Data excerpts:
▬▬▬▬▬▬▬▬▬▬
===== config.mk =====
export PLATFORM = sky130hd
export DESIGN_NAME = lstm_array_sequencer_flat
export DESIGN_NICKNAME = d
export VERILOG_FILES = /design/src/rtl/lstm_array_sequencer_pkg.sv /design/src/rtl/lstm_array_sequencer_if.sv /design/src/rtl/lstm_array_sequencer_pe_clk_div.sv /design/src/rtl/lstm_array_sequencer.sv /design/src/flat_wrapper.sv
export SDC_FILE = /design/constraint.sdc
export NUM_CORES = 1
export LEC_CHECK = 0
export CORE_UTILIZATION = 53
export DETAILED_ROUTE_END_ITERATION = 16
export GPL_ROUTABILITY_DRIVEN = 0
export PLACE_DENSITY = 0.88
export REMOVE_ABC_BUFFERS = 1
export SYNTH_ARGS = -nofsm -noshare
export SYNTH_HDL_FRONTEND = slang
export SYNTH_SLANG_ARGS = --single-unit

===== constraint.sdc =====
create_clock -name sys_clk -period 2.1 [get_ports sys_clk]
set_input_delay 0.42 -clock sys_clk [delete_from_list [all_inputs] [get_ports sys_clk]]
set_output_delay 0.42 -clock sys_clk [all_outputs]
set_load 0.01 [all_outputs]

===== src/rtl/lstm_array_sequencer_pkg.sv =====
// lstm_seq_pkg: shared types and geometry helpers for the LSTM array sequencer.
//   seq_state_t    - sequencer FSM states
//   compute_ticks  - pe ticks in one compute window (GAMMA*M + P)
package lstm_seq_pkg;

  typedef enum logic [1:0] {
    IDLE      = 2'd0,
    COMPUTE   = 2'd1,
    WAIT_CELL = 2'd2,
    LOAD      = 2'd3
  } seq_state_t;

  // GAMMA passes of M elements, plus P ticks to drain the PE pipeline.
  function automatic int compute_ticks(input int gamma, input int m, input int p);
    return gamma * m + p;
  endfunction

endpackage


===== src/rtl/lstm_array_sequencer_if.sv =====
// lstm_array_sequencer_if: control/handshake bundle between host, array,
// output buffer, LSTM cell and the sequencer.
//   master : drives go/num_steps/abort/cell_ready/load_done, observes status
//   slave  : the sequencer itself
interface lstm_array_sequencer_if #(
  parameter int STEP_BITS = 8
);
  logic                 go;
  logic [STEP_BITS-1:0] num_steps;
  logic                 abort;
  logic                 cell_ready;
  logic                 load_done;
  logic                 pe_clk;
  logic                 array_start;
  logic                 start_load_cell;
  logic                 busy;
  logic                 step_done;
  logic                 seq_done;
  logic                 error;
  logic [STEP_BITS-1:0] step_idx;

  modport master (
    output go, num_steps, abort, cell_ready, load_done,
    input  pe_clk, array_start, start_load_cell, busy, step_done, seq_done,
           error, step_idx
  );

  modport slave (
    input  go, num_steps, abort, cell_ready, load_done,
    output pe_clk, array_start, start_load_cell, busy, step_done, seq_done,
           error, step_idx
  );
endinterface


===== src/rtl/lstm_array_sequencer_pe_clk_div.sv =====
// pe_clk_div: divides sys_clk by MUL_LAT to make the PE clock.
//   sys_clk, reset : clock / async active-high reset
//   run            : divider counts while high, else held at 0 with pe_clk low
//   restart        : restart the period (counter 0, pe_clk high) this edge
//   pe_clk         : registered divided clock, high for the first half period
//   pe_tick        : high in the last sys_clk cycle of each pe period
module pe_clk_div #(
  parameter int MUL_LAT = 4
) (
  input  logic sys_clk,
  input  logic reset,
  input  logic run,
  input  logic restart,
  output logic pe_clk,
  output logic pe_tick
);
  localparam int CW = $clog2(MUL_LAT);
  localparam logic [CW-1:0] LAST = CW'(MUL_LAT - 1);
  localparam logic [CW-1:0] HALF = CW'(MUL_LAT / 2);

  logic [CW-1:0] r_cnt;
  logic          r_pe_clk;
  logic [CW-1:0] w_cnt_nxt;

  assign w_cnt_nxt = (restart || r_cnt == LAST) ? '0 : r_cnt + 1'b1;

  // pe_clk is registered from the next count so it is glitch-free and
  // already high in the first cycle of a period.
  always_ff @(posedge sys_clk or posedge reset) begin
    if (reset) begin
      r_cnt    <= '0;
      r_pe_clk <= 1'b0;
    end else if (!run) begin
      r_cnt    <= '0;
      r_pe_clk <= 1'b0;
    end else begin
      r_cnt    <= w_cnt_nxt;
      r_pe_clk <= (w_cnt_nxt < HALF);
    end
  end

  assign pe_clk  = r_pe_clk;
  assign pe_tick = (r_cnt == LAST);
endmodule


===== src/rtl/lstm_array_sequencer.sv =====
// lstm_array_sequencer: runs num_steps LSTM time steps through the systolic
// array: compute window (timed in pe ticks), wait for the cell, load, repeat.
//   sys_clk, reset : clock / async active-high reset
//   bus (slave)    : go/num_steps/abort/cell_ready/load_done in;
//                    pe_clk, array_start, start_load_cell, busy, step_done,
//                    seq_done, error, step_idx out (all registered)
module lstm_array_sequencer
  import lstm_seq_pkg::*;
#(
  parameter int MUL_LAT      = 4,
  parameter int P            = 4,
  parameter int M            = 9,
  parameter int GAMMA        = 3,
  parameter int STEP_BITS    = 8,
  parameter int LOAD_TIMEOUT = 32
) (
  input logic                   sys_clk,
  input logic                   reset,
  lstm_array_sequencer_if.slave bus
);
  localparam int CT = compute_ticks(GAMMA, M, P);
  localparam int TW = $clog2(CT + 1);
  localparam int LW = $clog2(LOAD_TIMEOUT + 1);
  localparam logic [TW-1:0] TICK_LAST = TW'(CT - 1);
  localparam logic [LW-1:0] LOAD_LAST = LW'(LOAD_TIMEOUT - 1);

  seq_state_t           r_state, w_nxt;
  logic [TW-1:0]        r_tick;
  logic [LW-1:0]        r_load_cnt;
  logic [STEP_BITS-1:0] r_num, r_step_idx, w_idx_inc;
  logic r_array_start, r_start_load, r_busy, r_step_done, r_seq_done, r_error;
  logic w_go_ok, w_zero_go, w_step, w_last, w_tout;
  logic w_run, w_restart, w_pe_tick;

  assign w_idx_inc = r_step_idx + 1'b1;

  always_comb begin
    w_nxt     = r_state;
    w_go_ok   = 1'b0;
    w_zero_go = 1'b0;
    w_step    = 1'b0;
    w_last    = 1'b0;
    w_tout    = 1'b0;
    if (bus.abort) begin
      w_nxt = IDLE;
    end else begin
      case (r_state)
        IDLE:
          if (bus.go) begin
            if (bus.num_steps == '0) w_zero_go = 1'b1;
            else begin
              w_go_ok = 1'b1;
              w_nxt   = COMPUTE;
            end
          end
        COMPUTE:
          if (w_pe_tick && r_tick == TICK_LAST) w_nxt = WAIT_CELL;
        WAIT_CELL:
          if (bus.cell_ready) w_nxt = LOAD;
        LOAD:
          if (bus.load_done) begin
            w_step = 1'b1;
            if (w_idx_inc == r_num) begin
              w_last = 1'b1;
              w_nxt  = IDLE;
            end else begin
              w_nxt = COMPUTE;
            end
          end else if (r_load_cnt == LOAD_LAST) begin
            w_tout = 1'b1;
            w_nxt  = IDLE;
          end
        default: w_nxt = IDLE;
      endcase
    end
  end

  // Divider runs only while the next state is COMPUTE; every COMPUTE entry
  // restarts it so array_start lines up with a fresh pe_clk rising phase.
  assign w_run     = (w_nxt == COMPUTE);
  assign w_restart = w_run && (r_state != COMPUTE);

  pe_clk_div #(.MUL_LAT(MUL_LAT)) u_div (
    .sys_clk (sys_clk),
    .reset   (reset),
    .run     (w_run),
    .restart (w_restart),
    .pe_clk  (bus.pe_clk),
    .pe_tick (w_pe_tick)
  );

  always_ff @(posedge sys_clk or posedge reset) begin
    if (reset) begin
      r_state       <= IDLE;
      r_tick        <= '0;
      r_load_cnt    <= '0;
      r_num         <= '0;
      r_step_idx    <= '0;
      r_array_start <= 1'b0;
      r_start_load  <= 1'b0;
      r_busy        <= 1'b0;
      r_step_done   <= 1'b0;
      r_seq_done    <= 1'b0;
      r_error       <= 1'b0;
    end else begin
      r_state       <= w_nxt;
      r_busy        <= (w_nxt != IDLE);
      r_array_start <= w_restart;
      r_start_load  <= (w_nxt == LOAD) && (r_state != LOAD);
      r_step_done   <= w_step;
      r_seq_done    <= w_last || w_zero_go;
      // counters restart on every entry into their state
      if (r_state == COMPUTE && w_nxt == COMPUTE) begin
        if (w_pe_tick) r_tick <= r_tick + 1'b1;
      end else begin
        r_tick <= '0;
      end
      r_load_cnt <= (r_state == LOAD && w_nxt == LOAD) ? r_load_cnt + 1'b1 : '0;
      if (w_go_ok) begin
        r_num      <= bus.num_steps;
        r_step_idx <= '0;
      end else if (w_step) begin
        r_step_idx <= w_idx_inc;
      end
      if (w_go_ok || w_zero_go) r_error <= 1'b0;
      else if (w_tout)          r_error <= 1'b1;
    end
  end

  assign bus.array_start     = r_array_start;
  assign bus.start_load_cell = r_start_load;
  assign bus.busy            = r_busy;
  assign bus.step_done       = r_step_done;
  assign bus.seq_done        = r_seq_done;
  assign bus.error           = r_error;
  assign bus.step_idx        = r_step_idx;
endmodule


===== src/flat_wrapper.sv =====
// flat-port wrapper written by rule: the top's interface ports become plain ports
module lstm_array_sequencer_flat import lstm_seq_pkg::*;
#(
  parameter int MUL_LAT      = 4,
  parameter int P            = 4,
  parameter int M            = 9,
  parameter int GAMMA        = 3,
  parameter int STEP_BITS    = 8,
  parameter int LOAD_TIMEOUT = 32
)
  (sys_clk, reset, bus_go, bus_num_steps, bus_abort, bus_cell_ready, bus_load_done, bus_pe_clk, bus_array_start, bus_start_load_cell, bus_busy, bus_step_done, bus_seq_done, bus_error, bus_step_idx);
  lstm_array_sequencer_if #(.STEP_BITS(STEP_BITS)) bus_i ();
  input logic sys_clk;
  input logic reset;
  input wire logic [$bits(bus_i.go)-1:0] bus_go;
  input wire logic [$bits(bus_i.num_steps)-1:0] bus_num_steps;
  input wire logic [$bits(bus_i.abort)-1:0] bus_abort;
  input wire logic [$bits(bus_i.cell_ready)-1:0] bus_cell_ready;
  input wire logic [$bits(bus_i.load_done)-1:0] bus_load_done;
  output wire logic [$bits(bus_i.pe_clk)-1:0] bus_pe_clk;
  output wire logic [$bits(bus_i.array_start)-1:0] bus_array_start;
  output wire logic [$bits(bus_i.start_load_cell)-1:0] bus_start_load_cell;
  output wire logic [$bits(bus_i.busy)-1:0] bus_busy;
  output wire logic [$bits(bus_i.step_done)-1:0] bus_step_done;
  output wire logic [$bits(bus_i.seq_done)-1:0] bus_seq_done;
  output wire logic [$bits(bus_i.error)-1:0] bus_error;
  output wire logic [$bits(bus_i.step_idx)-1:0] bus_step_idx;
  assign bus_i.go = bus_go;
  assign bus_i.num_steps = bus_num_steps;
  assign bus_i.abort = bus_abort;
  assign bus_i.cell_ready = bus_cell_ready;
  assign bus_i.load_done = bus_load_done;
  assign bus_pe_clk = bus_i.pe_clk;
  assign bus_array_start = bus_i.array_start;
  assign bus_start_load_cell = bus_i.start_load_cell;
  assign bus_busy = bus_i.busy;
  assign bus_step_done = bus_i.step_done;
  assign bus_seq_done = bus_i.seq_done;
  assign bus_error = bus_i.error;
  assign bus_step_idx = bus_i.step_idx;
  lstm_array_sequencer #(.MUL_LAT(MUL_LAT), .P(P), .M(M), .GAMMA(GAMMA), .STEP_BITS(STEP_BITS), .LOAD_TIMEOUT(LOAD_TIMEOUT)) u_core (.sys_clk(sys_clk), .reset(reset), .bus(bus_i));
endmodule

==> flow_metrics.env, run 1 <==
export IMPL_portBuffers=28
export IMPL_synthCells=195
export IMPL_die_area_um2=3880
export IMPL_yosysMostFrequentCell="dfrtp_1"
export IMPL_synthTopCellsByArea="dfrtp_1 (49%), xor2_1 (5.0%), nor2_1 (4.9%), xnor2_1 (4.6%), ha_1 (3.3%)"
export IMPL_synth_seq_cells=38
export IMPL_cts_buffers=5
export IMPL_remaining_drc_errors=0
export IMPL_cap_violations=0
export IMPL_drive_gt1_frac=0.119
export IMPL_path_cells="ha_1 > xor2_1 > o211ai_1 > a22oi_1 > or3_1 > o21ai_2 > o21ai_1"
export IMPL_clk_pin_slew_ns=0.10
export IMPL_finalCritPeriodShare=0.949
export IMPL_setup_worst_path_start_class="flop"
export IMPL_multiInputGateArea_um2=915
export IMPL_finalCriticalPeriod_ns=1.99
export IMPL_startpoint="u_core.bus.step_idx[0]"
export IMPL_cts_buffer_depth=2
export IMPL_initial_utilization=0.563
export IMPL_worstSkewPairLatency_ns=0.34
export IMPL_clockRootBuffer="clkbuf_4"
export IMPL_die_x_um=62.3
export IMPL_min_delay_start="u_core.u_div.r_cnt[0]"
export IMPL_holdBufCountCts=0
export IMPL_core_um2=3420
export IMPL_post_place_ws_ns=-0.184
export IMPL_avgSynthCellArea_um2=9.87
export IMPL_drt_initial_drc_count=67
export IMPL_skew_ns=0.00797
export IMPL_num_rows=21
export IMPL_detail_route_first_pass_iterations=4
export IMPL_max_slew_margin_rel=0.543
export IMPL_cp_num_buf_inv=0
export IMPL_leakage_nw=1.05
export IMPL_fin_area_um2=2370
export IMPL_cts_setup_buffers=0
export IMPL_worstMarginPinSlew_ns=0.684
export IMPL_wl_per_cell_um=13.9
export IMPL_path_max_fanout=5
export IMPL_register_area_um2=951
export IMPL_worstSetupPathType="reg -> reg"
export IMPL_finalNonFillerCells=281
export IMPL_grt_pass1_vias=1506
export IMPL_fmax_mhz=502
export IMPL_die_h_um=62.3
export IMPL_synth_warnings=0
export IMPL_io_pins=29
export IMPL_grt_setup_unrepaired="no"
export IMPL_yosysTopAreaCell="dfrtp_1"
export IMPL_vdd_drop_max_uv=404
export IMPL_htree_num_levels=2
export IMPL_grt_max_degree=39
export IMPL_worstPathRequired_ns=2.33
export IMPL_synth_seq_area_share=0.494
export IMPL_synth_async_reset_ratio=1.00
export IMPL_hold_viol=0
export IMPL_cts_resized=0
export IMPL_fin_nets=254
export IMPL_place_inst=274
export IMPL_placed_area_um2=2320
export IMPL_fillers=262
export IMPL_vias=1513
export IMPL_overflow=0
export IMPL_antenna_found_initial=0
export IMPL_reg2reg_slack_ns=0.11
export IMPL_min_path_type="reg -> reg"
export IMPL_place_hpwl_um=2900
export IMPL_outcome="finished clean"
export IMPL_cp_slowest_cell="dfrtp_1"
export IMPL_grt_pass1_wl_um=6830
export IMPL_synth_cell_types=39
export IMPL_drv_slew=0
export IMPL_synth_top_area_frac=0.494
export IMPL_cts_tree="built"
export IMPL_syn_area_um2=1920
export IMPL_synth_edf_count=0
export IMPL_cts_sinks=38
export IMPL_setup_violations_final=0
export IMPL_ant_nets=0
export IMPL_cp_arrival_ns=2.22
export IMPL_power_total_w=0.00132
export IMPL_grtUsageTotal=0.228
export IMPL_drt_total_wl_um=3910
export IMPL_n_antenna_cell=0
export IMPL_r2r_start="u_core.bus.step_idx[0]"
export IMPL_ys_flop_type="dfrtp_1"
export IMPL_fin_ws_ns=0.107
export IMPL_ys_top_cells_by_count="dfrtp_1 (38), nor2_1 (25), nand2_1 (14)"
export IMPL_critPathMaxStageDelay_ns=0.40
export IMPL_path_delay_family="compound AO/OA/AOI/OAI gates"
export IMPL_via_per_inst=5.38
export IMPL_syn2layout_area_growth_pct=23.3
export IMPL_p_per_area_nw_per_um2=557
export IMPL_cp_end_kind="flop"
==> routing by layer <==
layer  routed length (um)  up-vias  global-route usage
li1                     -      754                   -
met1                 1860      711               0.307
met2                 1800       40               0.350
met3                  176        8              0.0460
met4                   78        0               0.119
met5                    0        -                   0
==> logic make-up after synthesis <==
family | count (synthesis) | synth area share
simple gates | 82 | 0.224
flops | 38 | 0.494
compound gates | 29 | 0.0917
xor+xnor | 21 | 0.0956
buf+inv | 15 | 0.0332
mux | 5 | 0.0293
fa+ha+maj | 5 | 0.0325
==> final timing paths <==
check	depth (start not counted)	end
max in group asynchronous	3	u_core.bus.step_idx[7]
min in group asynchronous	3	u_core.bus.start_load_cell
worst max-delay path	7	u_core.bus.busy
worst min register to register	1	u_core.u_div.r_cnt[0]
worst min-delay path	1	u_core.u_div.r_cnt[0]
worst max register to register	7	u_core.bus.busy
==> cells in the final DEF, fill, tap and decap left out, drive strengths merged, types with 2 or more instances in the layout <==
cell           Yosys  layout
a21o               3       3
a21oi              7       7
a31oi              2       2
and3               3       3
buf                6      13
clkbuf             2       7
clkdlybuf4s50      0      28
dfrtp             38      38
ha                 5       5
inv                7       7
mux2               5       5
nand2             14      14
nand2b             3       3
nand3             10      10
nand4              4       4
nor2              25      25
nor3               7       7
nor3b              2       2
o21ai             11      11
or3                5       5
or4                2       2
xnor2             10      10
xor2              11      11
==> state kept, by name, summed over array words and instances (netlist names) <==
signal	cells
u_core.u_div.r_cnt	2
u_core.bus.start_load_cell	1
u_core.r_state	2
u_core.r_tick	5
u_core.u_div.pe_clk	1
u_core.bus.step_done	1
u_core.r_load_cnt	6
u_core.r_num	8
u_core.bus.error	1
u_core.bus.array_start	1
u_core.bus.seq_done	1
u_core.bus.busy	1
u_core.bus.step_idx	8
==> report_power, final <==
part	internal [W]	leakage, nW	switching (W)	total (W)
combinational	0.0000932	0.516	0.0000837	0.000177
sequential	0.000767	0.509	0.0000315	0.000799
clock	0.000126	0.0254	0.000220	0.000346
total	0.000987	1.05	0.000335	0.00132
==> metrics by stage <==
step / util / hold WS (ns) / setup TNS (ns)
floorplan: - / 0.415 / -0.00402
global placement: 0.680 / 0.430 / -0.980
detailed placement: 0.680 / 0.440 / -1.51
CTS: 0.693 / 0.457 / 0
global route: 0.695 / 0.492 / 0
finish: 0.695 / 0.458 / 0
==> layout make-up <==
cell class / instances / area share
repair buffers: 41 / 0.159
inverters: 7 / 0.0111
well taps: 46 / 0.0243
clock buffers: 7 / 0.0190
multi-input cells: 142 / 0.386
flip-flops and latches: 38 / 0.401
Note: power is estimated with default switching activity, not from simulation.
==> inputs of run 2 (changes only) <==
- TNS_END_PERCENT: default -> 1
==> results of run 2 <==
Same layout as run 1: the final DEF is identical, and so are final timing and power.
▬▬▬▬▬▬▬▬▬▬
Beginning with the very first line of the records above, please retype each line through the one that has "export DETAILED_ROUTE_END_ITERATION = 16", and add nothing.

Result of this task:
===== config.mk =====
export PLATFORM = sky130hd
export DESIGN_NAME = lstm_array_sequencer_flat
export DESIGN_NICKNAME = d
export VERILOG_FILES = /design/src/rtl/lstm_array_sequencer_pkg.sv /design/src/rtl/lstm_array_sequencer_if.sv /design/src/rtl/lstm_array_sequencer_pe_clk_div.sv /design/src/rtl/lstm_array_sequencer.sv /design/src/flat_wrapper.sv
export SDC_FILE = /design/constraint.sdc
export NUM_CORES = 1
export LEC_CHECK = 0
export CORE_UTILIZATION = 53
export DETAILED_ROUTE_END_ITERATION = 16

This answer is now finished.